Learning Experiences Against Sexual Assault from Taiwan September 7, 2016
By Zhang Rongli Editor: Yang Yang
Similar to any other country and region in the world, women and children in southeast China's Taiwan Province have long been beset by sexual violence.
According to data collected by local scholars, sexual assault cases in Taiwan have climbed from 776 in 1987 to 2116 in 2002, a three-fold increase in 15 years.
Moreover, under the strong pressure of public opinion, the murder of Peng Wanru a former female politician of the Democratic Progressive Party who was raped and killed in November 1996 in Kaohsiung forced the local legislative body to pass the Sexual Assault Prevention Act in January 1997. After several amendments, the law has become an important legal basis for such cases across the province.
As a special legislation to prevent sexual assaults, the law includes four characteristics.
Firstly, strengthening the main responsibility status of the government in the prevention of sexual assaults.
Meanwhile, local governments also set up prevention centers, equipped with social workers, police, medical staff and other professionals to carry out relevant work.
Next, taking preventative and control measures against sexual assault.
Given the fact that children are major victims in such cases, the law stipulates that prevention of sexual assault should be included in the national curriculum and students at primary and secondary schools across the province should accept at least four hours of relevant courses during each semester.
Thirdly, the core value orientation of the legislation is to protect the interests of victims.
For instance, the law regulates that local sexual assault prevention centers should provide 24-hour emergency assistance to the victim, enabling them to seek medical treatment and injury identification, as well as other services.
Furthermore, in order to avoid further damages to victims, the law also stipulates that such cases shall not be heard in public. At the same time, an accuser's interrogation can be executed out of court through voice or video devices so as to isolate the victim from the defendant or even the judge.
Last, taking necessary corrective action and ensuring strict control of sexual offenders.
Sexual offenders have to accept professional treatment if it is believed necessary by experts.
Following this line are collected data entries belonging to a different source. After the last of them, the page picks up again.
What follows belongs to an exercise in optimizing a design on an open flow for small area; a production flow would make more cautious choices. At most, simulation tests tie the RTL to the original design; equivalence was not proved. No functional check of the RTL was part of runs 1 and 2. The flow treats the clock pin as an ideal source, which a real chip does not have. Power and IR drop assume default switching activity.

**flow/run.sh**
```bash
#!/bin/bash
# synth_recipe.tcl (not shown) runs the flow's synth.tcl, then flattens the netlist and writes it again
# the make line also repeats each setting of config.mk as NAME=value (left out here)
make -C /OpenROAD-flow-scripts/flow DESIGN_CONFIG=/design/flow/config.mk WORK_HOME=/design/flow/orfs CLKGATE_MAP_FILE= SYNTH_SCRIPT=/design/flow/synth_recipe.tcl finish
```
**flow/constraint.sdc**
```tcl
create_clock -name core_clock -period 5.0 [get_ports {clk}]
set_input_delay 1.0000 -clock core_clock [delete_from_list [all_inputs] [get_ports {clk}]]
set_output_delay 1.0000 -clock core_clock [all_outputs]
set_load 0.01 [all_outputs]
```
**flow/config.mk**
```make
export PLATFORM = sky130hd
export DESIGN_NAME = fcp
export DESIGN_NICKNAME = fcp
export VERILOG_FILES = /design/flow/design.v
export SDC_FILE = /design/flow/constraint.sdc
export NUM_CORES = 4
export LEC_CHECK = 0
export CAP_MARGIN = 20
export CORE_MARGIN = 2
export CORE_UTILIZATION = 40
export PLACE_DENSITY = 0.6
export SLEW_MARGIN = 20
```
Moreover, probation officers can be employed to take control of perpetrators who are on parole or probation.
In addition, sexual criminals' personal information should be registered at local public security organs regularly for seven years.
It is worth mentioning that organizations for the protection of women and children in Taiwan have been playing a key role in fighting against such crimes.
Taiwan's Sexual Assault Prevention Act, a law with a gender perspective, not only promotes gender equality across the province, but also plays an active role in the protection of local women and children's human rights.